[Saved data entries]
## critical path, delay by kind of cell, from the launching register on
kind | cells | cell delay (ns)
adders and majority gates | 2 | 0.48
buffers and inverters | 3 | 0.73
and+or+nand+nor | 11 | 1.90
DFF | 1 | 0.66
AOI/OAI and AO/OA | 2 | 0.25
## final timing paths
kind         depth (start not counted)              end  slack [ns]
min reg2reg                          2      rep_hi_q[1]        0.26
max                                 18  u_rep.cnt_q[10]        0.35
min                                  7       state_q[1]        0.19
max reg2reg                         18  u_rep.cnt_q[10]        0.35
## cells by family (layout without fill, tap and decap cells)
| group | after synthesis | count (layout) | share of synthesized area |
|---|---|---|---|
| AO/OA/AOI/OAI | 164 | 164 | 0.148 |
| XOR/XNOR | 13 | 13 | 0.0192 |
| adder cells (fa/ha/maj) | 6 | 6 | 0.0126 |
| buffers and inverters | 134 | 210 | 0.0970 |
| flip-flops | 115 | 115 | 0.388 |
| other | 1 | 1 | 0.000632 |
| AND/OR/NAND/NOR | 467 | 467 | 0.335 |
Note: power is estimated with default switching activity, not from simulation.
### config.mk
export PLATFORM = sky130hd
export DESIGN_NAME = serial_cmp_driver
export DESIGN_NICKNAME = d
export VERILOG_FILES = /design/src/rtl/serial_cmp_driver.sv
export SDC_FILE = /design/constraint.sdc
export NUM_CORES = 1
export LEC_CHECK = 0
export ABC_AREA = 1
export CELL_PAD_IN_SITES_DETAIL_PLACEMENT = 1
export CELL_PAD_IN_SITES_GLOBAL_PLACEMENT = 2
export CORE_ASPECT_RATIO = 1.1
export CORE_MARGIN = 1
export CORE_UTILIZATION = 29
export DETAILED_ROUTE_END_ITERATION = 12
export GPL_TIMING_DRIVEN = 0
export PLACE_DENSITY_LB_ADDON = 0.25
export SYNTH_ARGS = -nofsm -noshare
export SYNTH_HDL_FRONTEND = slang
export SYNTH_SLANG_ARGS = --single-unit
### constraint.sdc
create_clock -name clk -period 2.39 [get_ports clk]
set_input_delay 0.478 -clock clk [delete_from_list [all_inputs] [get_ports clk]]
set_output_delay 0.478 -clock clk [all_outputs]
set_load 0.01 [all_outputs]
==> src/rtl/instr_fetch_unit.sv <==
// instr_fetch_unit: single-outstanding instruction fetch with flush, timeout and optional misalign trap (FETCH_MISALIGN_TRAP_EN)
module instr_fetch_unit #(
    parameter int          TIMEOUT_CYCLES = 16,
    parameter logic [31:0] NOP_INSTR      = 32'h00000013
) (
    input  logic        clock,
    input  logic        reset,
    input  logic        fetch_req_valid,
    output logic        fetch_req_ready,
    input  logic [31:0] fetch_pc,
    input  logic        flush,
    output logic        fetch_busy,
    output logic        mem_req_valid,
    input  logic        mem_req_ready,
    output logic [31:0] mem_req_addr,
    input  logic        mem_resp_valid,
    input  logic [31:0] mem_resp_data,
    output logic        out_valid,
    input  logic        out_ready,
    output logic [31:0] out_instr,
    output logic [31:0] out_pc,
    output logic [1:0]  out_fault
);
    localparam int CW = $clog2(TIMEOUT_CYCLES) + 1;

    typedef enum logic [1:0] {IDLE, REQ, WAIT, HOLD} state_t;

    state_t          state, state_n;
    logic            drop, drop_n;
    logic [CW-1:0]   cnt, cnt_n;
    logic [31:0]     pc_q, pc_n, instr_q, instr_n;
    logic [1:0]      fault_q, fault_n;
    logic            misalign;

`ifdef FETCH_MISALIGN_TRAP_EN
    assign misalign = |fetch_pc[1:0];
`else
    assign misalign = 1'b0;
`endif

    assign fetch_req_ready = state == IDLE && !drop && !flush;
    assign fetch_busy      = state != IDLE || drop;
    assign mem_req_valid   = state == REQ;
    assign mem_req_addr    = {pc_q[31:2], 2'b00};
    assign out_valid       = state == HOLD;
    assign out_instr       = instr_q;
    assign out_pc          = pc_q;
    assign out_fault       = fault_q;

    // next-state: fetch sequencing, flush abandonment, timeout and stale-response tracking
    always_comb begin
        state_n = state;
        drop_n  = drop;
        cnt_n   = cnt;
        pc_n    = pc_q;
        instr_n = instr_q;
        fault_n = fault_q;
        if (drop && mem_resp_valid && state != WAIT) drop_n = 1'b0;
        case (state)
            IDLE: if (fetch_req_valid && fetch_req_ready) begin
                pc_n    = fetch_pc;
                instr_n = NOP_INSTR;
                state_n = misalign ? HOLD : REQ;
                fault_n = misalign ? 2'd1 : 2'd0;
            end
            REQ: if (flush) begin
                state_n = IDLE;
                if (mem_req_ready) drop_n = 1'b1;
            end else if (mem_req_ready) begin
                state_n = WAIT;
                cnt_n   = '0;
            end
            WAIT: if (flush) begin
                state_n = IDLE;
                if (!mem_resp_valid) drop_n = 1'b1;
            end else if (mem_resp_valid) begin
                state_n = HOLD;
                instr_n = mem_resp_data;
                fault_n = 2'd0;
            end else if (cnt == CW'(TIMEOUT_CYCLES - 1)) begin
                state_n = HOLD;
                instr_n = NOP_INSTR;
                fault_n = 2'd2;
                drop_n  = 1'b1;
            end else begin
                cnt_n = cnt + CW'(1);
            end
            HOLD: if (flush || out_ready) state_n = IDLE;
            default: state_n = IDLE;
        endcase
    end

    // state and datapath registers
    always_ff @(posedge clock) begin
        if (reset) begin
            state   <= IDLE;
            drop    <= 1'b0;
            cnt     <= '0;
            pc_q    <= '0;
            instr_q <= NOP_INSTR;
            fault_q <= 2'd0;
        end else begin
            state   <= state_n;
            drop    <= drop_n;
            cnt     <= cnt_n;
            pc_q    <= pc_n;
            instr_q <= instr_n;
            fault_q <= fault_n;
        end
    end
endmodule
===== src/rtl/bridge_gate_driver.sv =====
// Multi-leg half-bridge gate driver: complementary gates per leg with shared
// programmable dead time, minimum on-time, enable sequencing and latched fault.
//
// Per-leg states:
//   state  | meaning
//   S_OFF  | both gates low, waiting for enable with no latched fault
//   S_DT   | dead time, both gates low for D = max(i_deadtime,1) cycles
//   S_HIGH | high-side gate on, held for at least M = max(i_min_on,1) cycles
//   S_LOW  | low-side gate on, held for at least M cycles
module bridge_gate_driver #(
    parameter int N_LEG    = 2,
    parameter int DT_WIDTH = 10,
    parameter int MO_WIDTH = 10
) (
    input  logic                i_clock,
    input  logic                i_RESET,
    input  logic                i_enable,
    input  logic [N_LEG-1:0]    i_sigma,
    input  logic [DT_WIDTH-1:0] i_deadtime,
    input  logic [MO_WIDTH-1:0] i_min_on,
    input  logic                i_fault,
    input  logic                i_fault_clear,
    output logic [N_LEG-1:0]    o_gate_h,
    output logic [N_LEG-1:0]    o_gate_l,
    output logic                o_fault,
    output logic                o_active
);

    typedef enum logic [1:0] {
        S_OFF  = 2'd0,
        S_DT   = 2'd1,
        S_HIGH = 2'd2,
        S_LOW  = 2'd3
    } leg_state_t;

    leg_state_t          state_q [N_LEG];
    leg_state_t          state_d [N_LEG];
    logic [DT_WIDTH-1:0] dt_cnt  [N_LEG];
    logic [MO_WIDTH-1:0] on_cnt  [N_LEG];
    logic [DT_WIDTH-1:0] dt_load;
    logic [MO_WIDTH-1:0] on_load;
    logic                active_d;

    // Counters are loaded with target-1 so that terminal count 0 marks the
    // last cycle of the interval; a programmed 0 behaves like 1.
    assign dt_load = (i_deadtime == '0) ? '0 : i_deadtime - DT_WIDTH'(1);
    assign on_load = (i_min_on == '0) ? '0 : i_min_on - MO_WIDTH'(1);

    always_comb begin
        active_d = 1'b0;
        for (int k = 0; k < N_LEG; k++) begin
            state_d[k] = state_q[k];
            if (i_fault || !i_enable) begin
                state_d[k] = S_OFF;
            end else begin
                case (state_q[k])
                    S_OFF: begin
                        if (!o_fault) state_d[k] = S_DT;
                    end
                    S_DT: begin
                        if (dt_cnt[k] == '0) state_d[k] = i_sigma[k] ? S_HIGH : S_LOW;
                    end
                    S_HIGH: begin
                        if (on_cnt[k] == '0 && !i_sigma[k]) state_d[k] = S_DT;
                    end
                    S_LOW: begin
                        if (on_cnt[k] == '0 && i_sigma[k]) state_d[k] = S_DT;
                    end
                    default: state_d[k] = S_OFF;
                endcase
            end
            if (state_d[k] == S_HIGH || state_d[k] == S_LOW) active_d = 1'b1;
        end
    end

    always_ff @(posedge i_clock) begin
        if (!i_RESET) begin
            for (int k = 0; k < N_LEG; k++) begin
                state_q[k] <= S_OFF;
                dt_cnt[k]  <= '0;
                on_cnt[k]  <= '0;
            end
            o_gate_h <= '0;
            o_gate_l <= '0;
            o_fault  <= 1'b0;
            o_active <= 1'b0;
        end else begin
            for (int k = 0; k < N_LEG; k++) begin
                state_q[k]  <= state_d[k];
                o_gate_h[k] <= (state_d[k] == S_HIGH);
                o_gate_l[k] <= (state_d[k] == S_LOW);

                // Dead-time counter: captured on entry, frozen at terminal count.
                if (state_d[k] == S_DT && state_q[k] != S_DT) begin
                    dt_cnt[k] <= dt_load;
                end else if (state_d[k] == S_DT && dt_cnt[k] != '0) begin
                    dt_cnt[k] <= dt_cnt[k] - DT_WIDTH'(1);
                end else if (state_d[k] != S_DT) begin
                    dt_cnt[k] <= '0;
                end

                if ((state_d[k] == S_HIGH || state_d[k] == S_LOW) && state_d[k] != state_q[k]) begin
                    on_cnt[k] <= on_load;
                end else if ((state_d[k] == S_HIGH || state_d[k] == S_LOW) && on_cnt[k] != '0) begin
                    on_cnt[k] <= on_cnt[k] - MO_WIDTH'(1);
                end else if (state_d[k] != S_HIGH && state_d[k] != S_LOW) begin
                    on_cnt[k] <= '0;
                end
            end
            o_active <= active_d;

            if (i_fault) begin
                o_fault <= 1'b1;
            end else if (i_fault_clear && !i_enable) begin
                o_fault <= 1'b0;
            end
        end
    end

endmodule

===== config.mk =====
export PLATFORM = sky130hd
export DESIGN_NAME = bridge_gate_driver
export DESIGN_NICKNAME = d
export VERILOG_FILES = /design/src/rtl/bridge_gate_driver.sv
export SDC_FILE = /design/constraint.sdc
export NUM_CORES = 1
export LEC_CHECK = 0
export CAP_MARGIN = 0
export CORE_ASPECT_RATIO = 0.7
export CORE_MARGIN = 5
export CORE_UTILIZATION = 63
export CTS_CLUSTER_SIZE = 20
export DETAILED_ROUTE_END_ITERATION = 8
export GPL_TIMING_DRIVEN = 1
export PLACE_DENSITY = 0.95
export SLEW_MARGIN = 25
export SYNTH_ARGS = -nofsm -noshare
export SYNTH_HDL_FRONTEND = slang
export SYNTH_SLANG_ARGS = --single-unit
export TNS_END_PERCENT = 5

===== constraint.sdc =====
create_clock -name i_clock -period 4.05 [get_ports i_clock]
set_input_delay 1.215 -clock i_clock [delete_from_list [all_inputs] [get_ports i_clock]]
set_output_delay 1.215 -clock i_clock [all_outputs]
set_load 0.02 [all_outputs]

==> metrics.md <==
| Metric | Value |
|---|---|
| Status | finished clean |
| Vias | 3430 |
| Worst Path Required | 4140 ps |
| Synth cell types | 60 |
| Worst Min Path Start | o_fault$_SDFFE_PN0P_ |
| CP Class | primary input to flip-flop |
| Register area share after synthesis | 38.5% |
| DR WL/cell | 18.8 um |
| Total GRT Usage | 26.8% |
| DR vias/cell | 6.82 |
| Crit path max fanout | 11 |
| GRT overflow | 0 |
| Fin nets | 462 |
| Mean Syn Cell Area | 9.42 um2 |
| Worst R2R Start | dt_cnt[1][0]$_DFFE_PP_ |
| RSZ-0062 raised after global routing | false |
| Core area | 5670 um2 |
| Multi-input logic area | 2160 um2 |
| # IOs | 33 |
| Sequential cell area | 1400 um2 |
| Die height | 73.6 um |
| Setup crit end kind | flip-flop |
| Post-route ant nets | 0 |
| Diode count | 0 |
| Post-CTS setup buffer count | 0 |
| CTS root buffer | clkbuf_8 |
| Largest net degree at the start of global routing | 21 |
| CP startpoint kind | primary input |
| CTS tree | done |
| Endpoints failing hold | 0 |
| Final Setup Violations | 0 |
| Max Freq | 306 MHz |
| Vias in the first global route | 3188 |
| Row cnt | 23 |
| Worst R2R Path Depth | 6 |
| Mapped Area | 3640 um2 |
| Starting Density | 64.1% |
| Cells after Synth | 386 |
| Ys Warns | 0 |
| Max Slew Vio Count | 0 |
| Pin slew with the least headroom to its limit | 955 ps |
| Synth-to-layout area growth | 15.3% |
| Clock tree sinks | 50 |
| Die ar. | 7410 um2 |
| Layout cells sized above 1 | 7.48% |
| H-tree levels | 2 |
| Min-Delay Endpoint | o_fault$_SDFFE_PN0P_ |
| CP Data Arrival Time | 3360 ps |
| Number of buffers added on ports | 32 |
| DP Area | 4080 um2 |
| Detail Placement HPWL | 6960 um |
| Post-synth EDFFs | 40 |
| Number of filler cells placed in the layout | 400 |
| Synth Flop Type | edfxtp_1 |
| Num CTS Buffers | 5 |
| Clk slew on worst S/H paths | 100 ps |
| Worst skew pair latency | 310 ps |
| Tmin final | 3270 ps |
| Max-Cap Viols | 0 |
| Post-layout instance area | 4190 um2 |
| Slew headroom | 34.7% |
| First-pass GRT wire length | 15600 um |
| Peak VDD IR | 196 uV |
| Pwr dens | 258 nW/um2 |
| 1st-iter DRT viols | 325 |
| # hold bufs at CTS | 0 |
| Leakage power | 1.54 nW |
| DRC viols | 0 |
| R2R Path End | on_cnt[1][3]$_DFFE_PP_ |
| Setup slack, reg-to-reg | 1180 ps |
| Resize count post-CTS | 0 |
| Final TNS setup | 0 ps |
| Hold Crit Class | flip-flop to flip-flop |
| Bufs on Longest Clock Path | 2 |
| GPL Wtd Cong | 0.909 |
| Ys async rst share | 0% |
| Ratio of final minimum period to clock period | 80.7% |
| Fin util | 74.0% |
| Clock skew | 12.6 ps |
| Drt pass-1 iters | 5 |
| Seq cells post-synth | 50 |
| Die width | 101 um |
| Final WL | 9440 um |
| Initial antenna violation count | 0 |
| Cell depth of the worst hold path | 2 |
[worst max-delay path, stage by stage]
cell and delay [ps]:
clkdlybuf4s50_1 560, inv_1 130, ha_1 310, nand4_1 330
o21ai_0 350, a2111oi_0 460
[per-stage QoR]
stage	setup slack, ps	power, W	hold slack [ps]	instances
finish	783	0.00108	564	503
global route	624	0.00112	609	503
CTS	842	0.00108	559	503
detailed placement	549	0.000732	542	495
global placement	578	0.000727	548	495
floorplan	1190	0.000669	578	405
[synth_stat cells, types with 3 or more instances]
cell | count | share of area (%)
edfxtp_1 | 40 | 33
nor3_1 | 28 | 3.9
nor2_1 | 21 | 2.2
inv_1 | 18 | 1.9
nor4_1 | 18 | 3.1
clkbuf_1 | 16 | 1.7
nand2_1 | 13 | 1.3
a21oi_1 | 12 | 1.7
o21ai_0 | 12 | 1.7
xnor2_1 | 12 | 2.9
nand2b_1 | 11 | 1.9
or4_1 | 11 | 2.3
dfxtp_1 | 10 | 5.5
nor3b_1 | 10 | 2.1
o32ai_1 | 10 | 2.4
xor2_1 | 10 | 2.4
a211oi_1 | 8 | 1.7
ha_1 | 8 | 2.8
a2111oi_0 | 7 | 1.7
o21a_1 | 7 | 1.4
a21boi_0 | 6 | 1.2
nand3_1 | 6 | 0.83
o211ai_1 | 6 | 1.2
a211oi_2 | 5 | 1.7
nor2b_1 | 5 | 0.86
o31a_1 | 5 | 1.2
or2_2 | 5 | 0.86
a31oi_1 | 4 | 0.69
and3_1 | 4 | 0.69
o31ai_1 | 4 | 0.83
o41a_1 | 4 | 1.2
and2_1 | 3 | 0.52
buf_1 | 3 | 0.31
nand3b_1 | 3 | 0.62
nand4_1 | 3 | 0.52
nor4b_1 | 3 | 0.72
or3_1 | 3 | 0.52
[cell usage in the layout, fill, tap and decap left out, drive strengths merged, types with 4 or more instances in the layout]
cell           instances
or2                    5
inv                   18
a211oi                13
xnor2                 12
a2111oi                7
nor4b                  4
o21ai                 13
a31oi                  4
clkdlybuf4s50         32
o31ai                  4
and3                   4
nand2b                11
o31a                   5
o21a                   7
o41a                   4
nor3b                 10
nor2                  21
o211ai                 6
dfxtp                 10
o32ai                 10
or4                   11
a21oi                 12
nor2b                  5
xor2                  10
ha                     8
nor4                  18
nand3                  6
nand2                 13
or4b                   5
conb                  20
edfxtp                40
nor3                  28
a21boi                 6
clkbuf                 5
buf                    5
[power by group]
| group | total (W) | switching, W | internal (W) |
|---|---|---|---|
| Clock | 0.000355 | 0.000173 | 0.000182 |
| Combinational | 0.000152 | 0.0000851 | 0.0000670 |
| Sequential | 0.000576 | 0.0000137 | 0.000562 |
[registers in the layout (all words and copies together), names as in the netlist]
signal and flops:
o_gate_l 2, state_q 4, o_fault 1, o_active 1, on_cnt 20, o_gate_h 2
dt_cnt 20
[per-layer routing]
metal	vias up	share of wire [%]	track usage, %
li1	1592	-	-
met1	1627	43	38.1
met2	194	45	41.2
met3	17	10	6.93
met4	0	1.5	6.43
met5	-	0	0
[cells by family (layout without fill, tap and decap cells)]
family                   Yosys count  in the layout  synth area share (%)
other                              1             20                 0.103
flip-flops                        50             50                  38.5
AND/OR/NAND/NOR                  163            163                  27.2
XOR/XNOR                          22             22                  5.30
buffers and inverters             40             63                  4.40
multiplexers                       2              2                 0.551
adder cells (fa/ha/maj)            8              8                  2.75
AO/OA/AOI/OAI                    100            100                  21.1
[worst max-delay path by stage]
stage | from | to | cells after the start
2_1_floorplan | i_fault | on_cnt[1][0]$_DFFE_PP_ | 5
3_3_place_gp | i_fault | on_cnt[1][5]$_DFFE_PP_ | 4
3_5_place_dp | i_enable | on_cnt[1][4]$_DFFE_PP_ | 5
4_1_cts | i_enable | on_cnt[1][4]$_DFFE_PP_ | 5
5_1_grt | i_min_on[0] | on_cnt[0][6]$_SDFFCE_PP0P_ | 6
6_report | i_min_on[0] | on_cnt[0][6]$_SDFFCE_PP0P_ | 6
[layout make-up]
class	instances	area share, %
Multi-Input combinational cell	315	51.6
Inverter	18	1.61
Sequential cell	50	33.4
Clock inverter	3	0.955
Clock buffer	5	1.64
Tap cell	75	2.24
Timing Repair Buffer	37	8.53
(Power assumes the default switching activity.)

Problem |
Give again exactly, and only, the lines above starting at the one with "input to flip-flop |" and ending at the one with "kind | flip-flop |".

Response |
| CP Class | primary input to flip-flop |
| Register area share after synthesis | 38.5% |
| DR WL/cell | 18.8 um |
| Total GRT Usage | 26.8% |
| DR vias/cell | 6.82 |
| Crit path max fanout | 11 |
| GRT overflow | 0 |
| Fin nets | 462 |
| Mean Syn Cell Area | 9.42 um2 |
| Worst R2R Start | dt_cnt[1][0]$_DFFE_PP_ |
| RSZ-0062 raised after global routing | false |
| Core area | 5670 um2 |
| Multi-input logic area | 2160 um2 |
| # IOs | 33 |
| Sequential cell area | 1400 um2 |
| Die height | 73.6 um |
| Setup crit end kind | flip-flop |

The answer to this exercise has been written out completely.